Game day was always joyous. My mom would fix cheese soup and popcorn (a Nebraska tradition, the ultimate football treat) and my family would gather around the TV set to cheer on our Broncos. It seems like those Sundays were the only time there was harmony in the house. Perhaps that is why the memories are so warm.
I don't have to tell you that we suffered through some lean years. It wasn't always easy to be a Broncos fan, but 1977 gave us a sense of identity that we held onto. When the team signed John Elway in 1983, I was old enough to understand that something special had happened. That's when you stepped in and bought the Broncos.
On sunny Sundays I would throw the Nerf football to myself in the front yard and pretend that I was Elway. My only Broncos gear was a well worn Tom Jackson jersey so Tommy became a wide receiver on my one-boy football team, catching game-winning bombs from Elway on every drive much to the delight of the imaginary Mile-High fans watching from the stands.

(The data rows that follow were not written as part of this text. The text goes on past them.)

<file path="config.mk">
export PLATFORM = sky130hd
export DESIGN_NAME = sp701_fir_top
export DESIGN_NICKNAME = d
export VERILOG_FILES = /design/src/rtl/sp701_fir_top.sv
export SDC_FILE = /design/constraint.sdc
export NUM_CORES = 1
export LEC_CHECK = 0
export ABC_CLOCK_PERIOD_IN_PS = 3340
export CAP_MARGIN = 20
export CORE_MARGIN = 2
export CORE_UTILIZATION = 45
export DETAILED_ROUTE_END_ITERATION = 8
export PLACE_DENSITY = 0.74
export SLEW_MARGIN = 5
export SYNTH_ARGS = -nofsm -noshare
export SYNTH_HDL_FRONTEND = slang
export SYNTH_SLANG_ARGS = --single-unit
export TNS_END_PERCENT = 100
</file>
<file path="constraint.sdc">
create_clock -name sys_diff_clock_clk_p -period 3.34 [get_ports sys_diff_clock_clk_p]
set_clock_uncertainty 0.1 [all_clocks]
set_input_delay 0.668 -clock sys_diff_clock_clk_p [delete_from_list [all_inputs] [get_ports sys_diff_clock_clk_p]]
set_output_delay 0.668 -clock sys_diff_clock_clk_p [all_outputs]
set_load 0.1 [all_outputs]
</file>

Those first three Superbowl years were awesome - even though we lost every time. I was at my pal Lance's house when Elway mounted "The Drive" against the Cleveland Browns. We pretended that he was controlling the Broncos on the ground and I was controlling them through the air. When Mark Jackson caught that touchdown pass we exploded. I'll never forget that day.

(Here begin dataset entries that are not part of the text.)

## config.mk

```make
export PLATFORM = sky130hd
export DESIGN_NAME = qnigma_tmr_arb
export DESIGN_NICKNAME = d
export VERILOG_FILES = /design/src/rtl/qnigma_tmr_arb.sv
export SDC_FILE = /design/constraint.sdc
export NUM_CORES = 1
export LEC_CHECK = 0
export BUFFER_PORTS_ARGS = -buffer_cell sky130_fd_sc_hd__buf_2
export CAP_MARGIN = 0
export CORE_MARGIN = 2
export CORE_UTILIZATION = 36
export DETAILED_ROUTE_END_ITERATION = 10
export GPL_TIMING_DRIVEN = 1
export PLACE_DENSITY = 0.58
export REMOVE_ABC_BUFFERS = 1
export SYNTH_ARGS = -nofsm -noshare
export SYNTH_HDL_FRONTEND = slang
export SYNTH_SLANG_ARGS = --single-unit
export TNS_END_PERCENT = 1
```

## constraint.sdc

```tcl
create_clock -name clk -period 4.45 [get_ports clk]
set_clock_uncertainty 0.05 [all_clocks]
set_input_delay 0.445 -clock clk [delete_from_list [all_inputs] [get_ports clk]]
set_output_delay 0.445 -clock clk [all_outputs]
set_load 0.02 [all_outputs]
```

## src/rtl/qnigma_tmr_arb.sv

```systemverilog
// Multi-channel timeout scheduler: one shared prescaler and a one-channel-per-cycle decrement sweep.
// Optional periodic reload per channel is enabled by defining QNIGMA_TMR_ARB_RELOAD_EN.
module qnigma_tmr_arb #(
  parameter int unsigned CHANNELS = 4,
  parameter int unsigned TICKS    = 128,
  parameter int unsigned W        = 16
) (
  input  logic                  clk,
  input  logic                  rst,
  input  logic                  en,
  input  logic [CHANNELS-1:0]   arm_val,
  output logic [CHANNELS-1:0]   arm_rdy,
  input  logic [CHANNELS*W-1:0] arm_tmo,
`ifdef QNIGMA_TMR_ARB_RELOAD_EN
  input  logic [CHANNELS-1:0]   reload,
`endif
  input  logic [CHANNELS-1:0]   cancel,
  output logic [CHANNELS-1:0]   active,
  output logic [CHANNELS-1:0]   expire,
  output logic                  tick
);

  localparam int unsigned IW = (CHANNELS > 1) ? $clog2(CHANNELS) : 1;
  localparam int unsigned PW = (TICKS > 1) ? $clog2(TICKS) : 1;

  // The sweep must finish before the next prescaler wrap.
  if (TICKS <= CHANNELS + 1) begin : g_cfg_check
    $error("qnigma_tmr_arb: TICKS must be greater than CHANNELS+1");
  end

  typedef enum logic {IDLE, SWEEP} state_t;

  state_t        state, state_nxt;
  logic [IW-1:0] idx, idx_nxt;
  logic [IW-1:0] ptr, ptr_nxt;
  logic [IW-1:0] gnt_idx;
  logic [PW-1:0] pre;
  logic          wrap_c;
  logic          xfer_c;
  logic          visit_c;
  logic          found;
  int unsigned   cand;

  logic [W-1:0]  cnt [CHANNELS];
`ifdef QNIGMA_TMR_ARB_RELOAD_EN
  logic [W-1:0]  rld_val [CHANNELS];
  logic [CHANNELS-1:0] rld;
`endif

  // Sweep starts on the same edge that raises tick, so channel i is visited i cycles after tick.
  assign wrap_c = en && (pre == PW'(TICKS - 1));

  always_ff @(posedge clk or negedge rst) begin
    if (!rst) begin
      pre  <= '0;
      tick <= 1'b0;
    end else begin
      tick <= wrap_c;
      if (wrap_c) begin
        pre <= '0;
      end else if (en) begin
        pre <= pre + PW'(1);
      end
    end
  end

  always_ff @(posedge clk or negedge rst) begin
    if (!rst) begin
      state <= IDLE;
      idx   <= '0;
      ptr   <= '0;
    end else begin
      state <= state_nxt;
      idx   <= idx_nxt;
      ptr   <= ptr_nxt;
    end
  end

  // Round-robin grant in IDLE; sequential channel visits in SWEEP.
  always_comb begin
    state_nxt = state;
    idx_nxt   = idx;
    ptr_nxt   = ptr;
    arm_rdy   = '0;
    gnt_idx   = '0;
    found     = 1'b0;
    cand      = 0;
    xfer_c    = 1'b0;
    visit_c   = 1'b0;
    case (state)
      IDLE: begin
        if (wrap_c) begin
          state_nxt = SWEEP;
          idx_nxt   = '0;
        end else if (rst) begin
          for (int unsigned k = 0; k < CHANNELS; k++) begin
            cand = 32'(ptr) + k;
            if (cand >= CHANNELS) begin
              cand = cand - CHANNELS;
            end
            if (!found && arm_val[IW'(cand)]) begin
              found   = 1'b1;
              gnt_idx = IW'(cand);
            end
          end
          if (found) begin
            arm_rdy[gnt_idx] = 1'b1;
            xfer_c           = 1'b1;
            ptr_nxt          = (gnt_idx == IW'(CHANNELS - 1)) ? '0 : gnt_idx + IW'(1);
          end
        end
      end
      SWEEP: begin
        visit_c = 1'b1;
        if (idx == IW'(CHANNELS - 1)) begin
          state_nxt = IDLE;
          idx_nxt   = '0;
        end else begin
          idx_nxt = idx + IW'(1);
        end
      end
      default: begin
        state_nxt = IDLE;
        idx_nxt   = '0;
      end
    endcase
  end

  // Per-channel counters: arm beats cancel, cancel beats an expiring visit.
  always_ff @(posedge clk or negedge rst) begin
    if (!rst) begin
      active <= '0;
      expire <= '0;
      for (int i = 0; i < CHANNELS; i++) begin
        cnt[i] <= '0;
      end
`ifdef QNIGMA_TMR_ARB_RELOAD_EN
      rld <= '0;
      for (int i = 0; i < CHANNELS; i++) begin
        rld_val[i] <= '0;
      end
`endif
    end else begin
      expire <= '0;
      for (int i = 0; i < CHANNELS; i++) begin
        if (xfer_c && (gnt_idx == IW'(i))) begin
          cnt[i]    <= arm_tmo[i*W +: W];
          active[i] <= 1'b1;
`ifdef QNIGMA_TMR_ARB_RELOAD_EN
          rld[i]     <= reload[i];
          rld_val[i] <= arm_tmo[i*W +: W];
`endif
        end else if (cancel[i]) begin
          active[i] <= 1'b0;
`ifdef QNIGMA_TMR_ARB_RELOAD_EN
          rld[i] <= 1'b0;
`endif
        end else if (visit_c && (idx == IW'(i)) && active[i]) begin
          if (cnt[i] <= W'(1)) begin
            expire[i] <= 1'b1;
`ifdef QNIGMA_TMR_ARB_RELOAD_EN
            if (rld[i]) begin
              cnt[i] <= rld_val[i];
            end else begin
              active[i] <= 1'b0;
            end
`else
            active[i] <= 1'b0;
`endif
          end else begin
            cnt[i] <= cnt[i] - W'(1);
          end
        end
      end
    end
  end

endmodule

```

==> results of run 1 <==
==> cell families (layout without fill, tap and decap cells) <==
group	Yosys count	in the layout	share of synthesized area, %
adder cells (fa/ha/maj)	17	17	4.072
multiplexers	16	16	3.401
buffers and inverters	45	128	3.329
AND/OR/NAND/NOR	227	227	24.26
XOR/XNOR	34	34	5.701
flip-flops	85	85	40.72
AO/OA/AOI/OAI	140	140	18.52
==> per-layer routing <==
layer | wire length (um) | track usage (%)
met2 | 6355 | 28.99
met5 | 0 | 0
met4 | 192 | 5.023
met3 | 658 | 4.983
met1 | 6628 | 25.16
==> cells in the final DEF (no fill, tap or decap), types with 5 or more instances in the layout <==
cell and instances:
a2111oi_0 5, a211oi_1 6, a21oi_1 13, a221o_1 6, a31oi_1 10, and2_1 10, buf_2 86, buf_4 7
clkbuf_16 9, dfrtp_1 85, ha_1 17, inv_1 18, mux2_2 14, nand2_1 48, nand3_1 34, nand3b_1 5
nand4_1 11, nor2_1 31, nor2b_1 6, nor3_1 16, nor4_1 14, o211ai_1 11, o21ai_0 47, o31ai_1 8
or4_1 12, xnor2_1 21, xor2_1 13
==> cell type report <==
type / count / area [um2] / area share, %
well taps: 184 / 230.2 / 3.770
repair buffers: 93 / 483.0 / 7.908
clock inverters: 1 / 5.005 / 0.08195
clock buffers: 15 / 267.8 / 4.384
flip-flops and latches: 85 / 2127 / 34.83
inverters: 19 / 71.32 / 1.168
multi-input cells: 434 / 2923 / 47.86
==> state kept, by name, summed over array words and instances (netlist names) <==
signal,count
cnt,64
pre,7
active,4
expire,4
idx,2
ptr,2
state,1
tick,1
==> path summary, 6_finish.rpt <==
path / slack [ps] / endpoint / startpoint
worst max register to register: 1390 / cnt[41] / pre[0]
worst max-delay path: 1360 / arm_rdy[2] / ptr[1]
max in group asynchronous: 3180 / cnt[58] / rst
worst min register to register: 460 / pre[6] / pre[6]
worst min-delay path: 120 / cnt[20] / rst
min in group clk: 250 / cnt[24] / arm_tmo[40]
==> power by group through the flow <==
stage	clock network (mW)	logic [mW]	registers, mW
floorplan	0	0.907	1.41
global placement	0	1.19	1.48
detailed placement	0	1.23	1.49
CTS	0.736	1.23	1.49
global route	0.765	1.39	1.55
finish	0.715	1.22	1.50
==> worst register-to-register path, delay by kind of cell (launching register included) <==
kind / cells / cell delay, ps
AOI/OAI and AO/OA: 2 / 720
and+or+nand+nor: 3 / 1500
adders and majority gates: 1 / 220
DFF: 1 / 400
==> synthesized netlist by cell type, types with 4 or more instances <==
master      n  area [um2]
nand2b_1    4       25.02
o21ai_0    47       235.2
nand3b_1    5       37.54
clkbuf_1   20       75.07
nor4_1     14       87.58
xor2_1     13       113.9
and2_1     10       62.56
or4_1      12       90.09
ha_1       17       212.7
buf_2       4       20.02
mux2_2     14       157.7
o211ai_1   11       82.58
nand3_1    34       170.2
or3b_2      4       35.03
nor3_1     16       80.08
a31oi_1    10       62.56
o311ai_0    4       35.03
nand4_1    11       68.82
nor2_1     31       116.4
inv_1      18       67.56
xnor2_1    21       183.9
a21oi_1    13       65.06
a221o_1     6       60.06
o31ai_1     8       60.06
nand2_1    48       180.2
nor3b_1     4       30.03
nand4b_1    4       35.03
dfrtp_1    85        2127
a2111oi_0   5       43.79
nor2b_1     6       37.54
or2_2       4       25.02
a211oi_1    6       45.04
==> stage by stage <==
step | hold slack (ps) | cells
detailed placement | 446.0 | 815
floorplan | 99.41 | 538
global placement | 426.4 | 815
finish | 123.9 | 831
CTS | 149.6 | 831
global route | 167.4 | 831
==> summary.md, run 1 <==
| Metric | Value |
|---|---|
| Average size of a mapped cell | `9.262 um2` |
| # fillers | `1,412` |
| Initial Util | `36.35%` |
| EDFF count, synth | `0` |
| Flop pwr share | `43.6%` |
| Synth warn | `0` |
| WL final | `13.83 mm` |
| Clock power share | `20.8%` |
| CP top delay family | `simple AND/OR/NAND/NOR gates` |
| Final Hold Fails | `0` |
| Crit-path max FO | `8` |
| Initial antenna violation count | `0` |
| Row cnt | `44` |
| P_sw | `1.371 mW` |
| Critical Path RT | `3950 ps` |
| Final core occ | `42.50%` |
| Hold Buf Count CTS | `0` |
| Slowest stage cell, crit path | `dfrtp_1` |
| Worst endpoint data arrival time | `2590 ps` |
| Finished Cell Area | `0.006107 mm2` |
| Place WS | `1372 ps` |
| RSZ-0062 raised after global routing | `false` |
| Max-slew headroom | `23.55%` |
| Outcome | `completed` |
| Final Max Tran Viols | `0` |
| Final #Nets | `734` |
| Synth Flop Type | `dfrtp_1` |
| Mapped Area | `0.005224 mm2` |
| Final period utilization | `69.35%` |
| CTS Buf Count | `9` |
| DRT Pass-1 Iters | `5` |
| HPWL Detailed | `9.972 mm` |
| Mean number of vias per cell | `5.668` |
| Vias in the first global route | `4,743` |
| Setup TNS | `0 ps` |
| WS Path Type | `reg -> out` |
| First-pass GRT wire length | `23.33 mm` |
| CP startpoint kind | `flip-flop` |
| Diodes inserted | `0` |
| Combinational group share of total power | `35.6%` |
| Layout cells sized above 1 | `21.33%` |
| Crit path largest cell delay | `470 ps` |
| Yosys cell types | `65` |
| DR WL/cell | `16.65 um` |
| Total gr overflow | `0` |
| Die Ht | `124.5 um` |
| CTS root buf | `clkbuf_16` |
| Post-CTS sizing | `0` |
| Max IR drop VDD | `231.1 uV` |
| Worst r2r path cells | `6` |
| MaxCap Viol Count | `0` |
| Maximum number of pins on one net before global-route repair | `49` |
| Power per Cell Area | `562.7 mW/mm2` |
| Asr flop ratio synth | `100.0%` |
| Clk Latency, worst-skew pair | `350 ps` |
| ANT nets after route | `0` |
| Crit path time final | `3086 ps` |
| Fmax | `324.0 MHz` |
| Core Area | `0.01437 mm2` |
| DRC | `0` |
| Slew @ Worst Pin | `1131 ps` |
| Leak | `2.509 nW` |
| # Post-CTS Setup Buffers | `0` |
| Iter 0 DRT Violations | `413` |
| Area growth, synth to finish | `16.91%` |
| GRT Total Usage | `18.44%` |
| Min-Delay Path Class | `in -> async` |
| Crit path depth | `8` |
| Vias after detailed routing | `4,710` |
| Int Pwr | `2.065 mW` |
| Number of synthesized register bits | `85` |
| Sw Ratio | `39.91%` |
| Die X | `124.5 um` |
| Clock Tree Buf Depth | `2` |
| Fin worst setup slack | `1364 ps` |
| Buf/Inv on CP | `2` |
| Top cell by count, worst path | `nor2b_1` |
| Total power | `3.436 mW` |
| Clk slew on worst S/H paths | `60 ps` |
| CP cell instances | `nor2b_1, o21ai_0, nand3_1, nor2b_1, inv_1, ha_1, and2_1, buf_2` |
| Die area | `0.01549 mm2` |
| CP Capture Type | `output pin` |
| Final setup fails | `0` |
| Cells after Synth | `564` |
| Post-synthesis sequential area ratio | `40.72%` |
| Clock Sink Count | `85` |
| I/O Buffers | `87` |
| CTS tree | `done` |
| DP Area | `0.005834 mm2` |
| I/O Pins | `88` |
| H-tree depth | `3` |
| Final RePlAce weighted congestion | `0.8746` |
(Power assumes the default switching activity.)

By the time we finally won a Superbowl I was in my early 20's. John Elway and Mike Shanahan had become my heroes. They personified the Broncos. John had been the quarterback for the majority of my lifetime and Shanny seemed as if he had always been there, too. And then there was you. Who could forget your hoisting the Lombardy Trophy and proclaiming "This one's for John"?

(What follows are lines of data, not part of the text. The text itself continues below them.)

`src/rtl/hour_format_module_pkg.sv`:
```
// ============================================================================
// Module      : hour_fmt_pkg
// Description : Shared defaults, chime state encoding and the 24 h -> 12 h
//               conversion helper for the hour formatter slice.
// Revision    : 1.0 - initial release
// ============================================================================
`default_nettype none

package hour_fmt_pkg;

  localparam int unsigned HOUR_W_DEF        = 6;
  localparam int unsigned MID_HOUR_DEF      = 12;
  localparam int unsigned HOURS_PER_DAY_DEF = 24;

  // Chime sequencer state encoding
  localparam logic [1:0] ST_IDLE = 2'd0;
  localparam logic [1:0] ST_WAIT = 2'd1;
  localparam logic [1:0] ST_RING = 2'd2;

  // 24 h hour to 12 h display value (1..mid). Multiples of mid map to mid,
  // so both midnight and noon show as 12.
  function automatic int unsigned to_12h(input int unsigned hour,
                                         input int unsigned mid);
    int unsigned r;
    r = hour % mid;
    return (r == 0) ? mid : r;
  endfunction

endpackage

`default_nettype wire

```
`src/rtl/hour_format_module_if.sv`:
```
// ============================================================================
// Module      : hour_fmt_if
// Description : Bundles the hour formatter's data inputs and display/event
//               outputs. The slave modport belongs to the formatter, the
//               master modport to whoever drives the hour and reads results.
//   hour, mode_toggle, tick        : master -> slave
//   disp_hour, isam, mode24,
//   hour_err, noon_pulse,
//   midnight_pulse, chime          : slave -> master
// Revision    : 1.0 - initial release
// ============================================================================
`default_nettype none

interface hour_fmt_if #(
  parameter int unsigned HOUR_W = hour_fmt_pkg::HOUR_W_DEF
);
  logic [HOUR_W-1:0] hour;
  logic              mode_toggle;
  logic              tick;
  logic [HOUR_W-1:0] disp_hour;
  logic              isam;
  logic              mode24;
  logic              hour_err;
  logic              noon_pulse;
  logic              midnight_pulse;
  logic              chime;

  modport slave (
    input  hour, mode_toggle, tick,
    output disp_hour, isam, mode24, hour_err, noon_pulse, midnight_pulse, chime
  );

  modport master (
    output hour, mode_toggle, tick,
    input  disp_hour, isam, mode24, hour_err, noon_pulse, midnight_pulse, chime
  );
endinterface

`default_nettype wire

```
`src/rtl/hour_format_module_chime.sv`:
```
// ============================================================================
// Module      : hour_chime_seq
// Description : Hour chime sequencer. On every change of the in-range hour it
//               loads the 12 h hour value and then emits one chime strobe per
//               tick until the count is exhausted.
//   clk, reset  : clock, asynchronous active-low reset
//   hour        : current hour (24 h)
//   hour_valid  : hour is within the legal range this cycle
//   armed       : at least one in-range hour has been seen since reset
//   tick        : pacing strobe
//   chime       : registered one-cycle chime strobe
// Revision    : 1.0 - initial release
// ============================================================================
`default_nettype none

module hour_chime_seq
  import hour_fmt_pkg::*;
#(
  parameter int unsigned HOUR_W   = HOUR_W_DEF,
  parameter int unsigned MID_HOUR = MID_HOUR_DEF
) (
  input  logic              clk,
  input  logic              reset,
  input  logic [HOUR_W-1:0] hour,
  input  logic              hour_valid,
  input  logic              armed,
  input  logic              tick,
  output logic              chime
);

  logic [1:0]        state_q,     state_d;
  logic [HOUR_W-1:0] cnt_q,       cnt_d;
  logic [HOUR_W-1:0] last_hour_q, last_hour_d;
  logic              chime_q,     chime_d;
  logic              hour_chg;

  always_comb begin
    state_d     = state_q;
    cnt_d       = cnt_q;
    last_hour_d = last_hour_q;
    hour_chg    = hour_valid && armed && (hour != last_hour_q);

    if (hour_valid) last_hour_d = hour;

    case (state_q)
      ST_IDLE: state_d = ST_IDLE;
      ST_WAIT: if (tick) state_d = ST_RING;
      ST_RING: begin
        cnt_d   = cnt_q - HOUR_W'(1);
        state_d = (cnt_d != '0) ? ST_WAIT : ST_IDLE;
      end
      default: state_d = ST_IDLE;
    endcase

    // A new hour overrides whatever is in flight and restarts the count.
    if (hour_chg) begin
      cnt_d   = HOUR_W'(to_12h(32'(hour), MID_HOUR));
      state_d = ST_WAIT;
    end

    chime_d = (state_d == ST_RING);
  end

  always_ff @(posedge clk or negedge reset) begin
    if (!reset) begin
      state_q     <= ST_IDLE;
      cnt_q       <= '0;
      last_hour_q <= '0;
      chime_q     <= 1'b0;
    end else begin
      state_q     <= state_d;
      cnt_q       <= cnt_d;
      last_hour_q <= last_hour_d;
      chime_q     <= chime_d;
    end
  end

  assign chime = chime_q;

endmodule

`default_nettype wire

```
`src/rtl/hour_format_module.sv`:
```
// ============================================================================
// Module      : hour_format_module
// Description : Registered hour formatter. Converts the 24 h hour count into a
//               12 h or 24 h display hour with AM flag, range error, and
//               one-cycle noon / midnight event pulses.
//   clk    : system clock
//   reset  : asynchronous, active-low reset
//   bus    : hour_fmt_if.slave (hour, mode_toggle, tick in; display/event out)
// Optional feature macro: HOUR_FORMAT_CHIME_EN enables the hour chime
// sequencer; without it chime is tied low and tick is ignored.
// Revision    : 1.0 - initial release
// ============================================================================
`default_nettype none

module hour_format_module
  import hour_fmt_pkg::*;
#(
  parameter int unsigned HOUR_W        = HOUR_W_DEF,
  parameter int unsigned HOURS_PER_DAY = HOURS_PER_DAY_DEF,
  parameter int unsigned MID_HOUR      = MID_HOUR_DEF,
  parameter bit          DEFAULT_24H   = 1'b0
) (
  input  logic        clk,
  input  logic        reset,
  hour_fmt_if.slave   bus
);

  localparam logic [HOUR_W-1:0] C_HPD = HOUR_W'(HOURS_PER_DAY);
  localparam logic [HOUR_W-1:0] C_MID = HOUR_W'(MID_HOUR);

  logic [HOUR_W-1:0] disp_hour_q, disp_hour_d;
  logic              isam_q,      isam_d;
  logic              mode24_q,    mode24_d;
  logic              hour_err_q,  hour_err_d;
  logic              noon_q,      noon_d;
  logic              midnight_q,  midnight_d;
  logic              prev_isam_q, prev_isam_d;
  logic              first_q,     first_d;
  logic              in_range;

  always_comb begin
    in_range    = (bus.hour < C_HPD);
    mode24_d    = mode24_q ^ bus.mode_toggle;
    hour_err_d  = !in_range;
    disp_hour_d = disp_hour_q;
    isam_d      = isam_q;
    noon_d      = 1'b0;
    midnight_d  = 1'b0;
    prev_isam_d = prev_isam_q;
    first_d     = first_q;

    if (in_range) begin
      isam_d      = (bus.hour < C_MID);
      // Uses the post-toggle mode so a toggle shows up with the same latency
      // as an hour change.
      disp_hour_d = mode24_d ? bus.hour
                             : HOUR_W'(to_12h(32'(bus.hour), MID_HOUR));
      // first suppresses an event on the very first sample after reset,
      // where prev_isam still holds its reset value.
      noon_d      =  prev_isam_q && !isam_d && !first_q;
      midnight_d  = !prev_isam_q &&  isam_d && !first_q;
      prev_isam_d = isam_d;
      first_d     = 1'b0;
    end
  end

  always_ff @(posedge clk or negedge reset) begin
    if (!reset) begin
      disp_hour_q <= '0;
      isam_q      <= 1'b0;
      mode24_q    <= DEFAULT_24H;
      hour_err_q  <= 1'b0;
      noon_q      <= 1'b0;
      midnight_q  <= 1'b0;
      prev_isam_q <= 1'b0;
      first_q     <= 1'b1;
    end else begin
      disp_hour_q <= disp_hour_d;
      isam_q      <= isam_d;
      mode24_q    <= mode24_d;
      hour_err_q  <= hour_err_d;
      noon_q      <= noon_d;
      midnight_q  <= midnight_d;
      prev_isam_q <= prev_isam_d;
      first_q     <= first_d;
    end
  end

  assign bus.disp_hour      = disp_hour_q;
  assign bus.isam           = isam_q;
  assign bus.mode24         = mode24_q;
  assign bus.hour_err       = hour_err_q;
  assign bus.noon_pulse     = noon_q;
  assign bus.midnight_pulse = midnight_q;

`ifdef HOUR_FORMAT_CHIME_EN
  hour_chime_seq #(
    .HOUR_W   (HOUR_W),
    .MID_HOUR (MID_HOUR)
  ) u_chime (
    .clk        (clk),
    .reset      (reset),
    .hour       (bus.hour),
    .hour_valid (in_range),
    .armed      (!first_q),
    .tick       (bus.tick),
    .chime      (bus.chime)
  );
`else
  logic unused_tick;
  assign unused_tick = bus.tick;
  assign bus.chime   = 1'b0;
`endif

endmodule

`default_nettype wire

```
`src/flat_wrapper.sv`:
```
// flat-port wrapper written by rule: the top's interface ports become plain ports
module hour_format_module_flat import hour_fmt_pkg::*;
#(
  parameter int unsigned HOUR_W        = HOUR_W_DEF,
  parameter int unsigned HOURS_PER_DAY = HOURS_PER_DAY_DEF,
  parameter int unsigned MID_HOUR      = MID_HOUR_DEF,
  parameter bit          DEFAULT_24H   = 1'b0
)
  (clk, reset, bus_hour, bus_mode_toggle, bus_tick, bus_disp_hour, bus_isam, bus_mode24, bus_hour_err, bus_noon_pulse, bus_midnight_pulse, bus_chime);
  hour_fmt_if #(.HOUR_W(HOUR_W)) bus_i ();
  input  logic clk;
  input  logic reset;
  input wire logic [$bits(bus_i.hour)-1:0] bus_hour;
  input wire logic [$bits(bus_i.mode_toggle)-1:0] bus_mode_toggle;
  input wire logic [$bits(bus_i.tick)-1:0] bus_tick;
  output wire logic [$bits(bus_i.disp_hour)-1:0] bus_disp_hour;
  output wire logic [$bits(bus_i.isam)-1:0] bus_isam;
  output wire logic [$bits(bus_i.mode24)-1:0] bus_mode24;
  output wire logic [$bits(bus_i.hour_err)-1:0] bus_hour_err;
  output wire logic [$bits(bus_i.noon_pulse)-1:0] bus_noon_pulse;
  output wire logic [$bits(bus_i.midnight_pulse)-1:0] bus_midnight_pulse;
  output wire logic [$bits(bus_i.chime)-1:0] bus_chime;
  assign bus_i.hour = bus_hour;
  assign bus_i.mode_toggle = bus_mode_toggle;
  assign bus_i.tick = bus_tick;
  assign bus_disp_hour = bus_i.disp_hour;
  assign bus_isam = bus_i.isam;
  assign bus_mode24 = bus_i.mode24;
  assign bus_hour_err = bus_i.hour_err;
  assign bus_noon_pulse = bus_i.noon_pulse;
  assign bus_midnight_pulse = bus_i.midnight_pulse;
  assign bus_chime = bus_i.chime;
  hour_format_module #(.HOUR_W(HOUR_W), .HOURS_PER_DAY(HOURS_PER_DAY), .MID_HOUR(MID_HOUR), .DEFAULT_24H(DEFAULT_24H)) u_core (.clk(clk), .reset(reset), .bus(bus_i));
endmodule
```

Pat, I can't blame you for firing Mike Shanahan. It was clearly time for him to go. I was at Invesco on New years eve, 2006 when the Broncos dropped a must-win game to the 49ers and were eliminated from the playoffs. That was awful. I'm sure you would have fired Shanny the following week had Darrent Williams not been killed.
What I can't wrap my head around is why you brought in Josh McDaniels. I was upset about it then and I am really upset about it now.
Josh does not personify the Broncos. He has no attachment to the tradition, no understanding of what the team means to its fans. He's a product of the East, as foreign a character to Coloradans as he could possibly be. He's inexperienced, arrogant, dishonest and soft. A terrible fit.
I want my identity back. I don't know who the Broncos are any more and, in a sense, that means I don't know who I am anymore. So much of who I am is wrapped up in my love for the team. Perhaps that's wrong. Maybe it's a sickness. I don't think so.
Losing is OK. I can handle that. I have certainly dealt with it before. What I can't handle is not being able to stand behind the team anymore. I'm lost.
It's time to start over. I realize that means that it may take a few years for the Broncos to become relevant again. These things don't improve overnight. I'll be patient. Give me something I can believe in. I don't believe in Josh. In fact, I would rather lose with a man I respect at the helm than win with him.
Until you fix this I am checking out. I'm not buying tickets, I'm not buying gear, I am not supporting the team. It's not mine anymore. You've turned it over to a guy I simply don't like. This isn't easy for me. I want desperately to support the Broncos but I can't. Not now.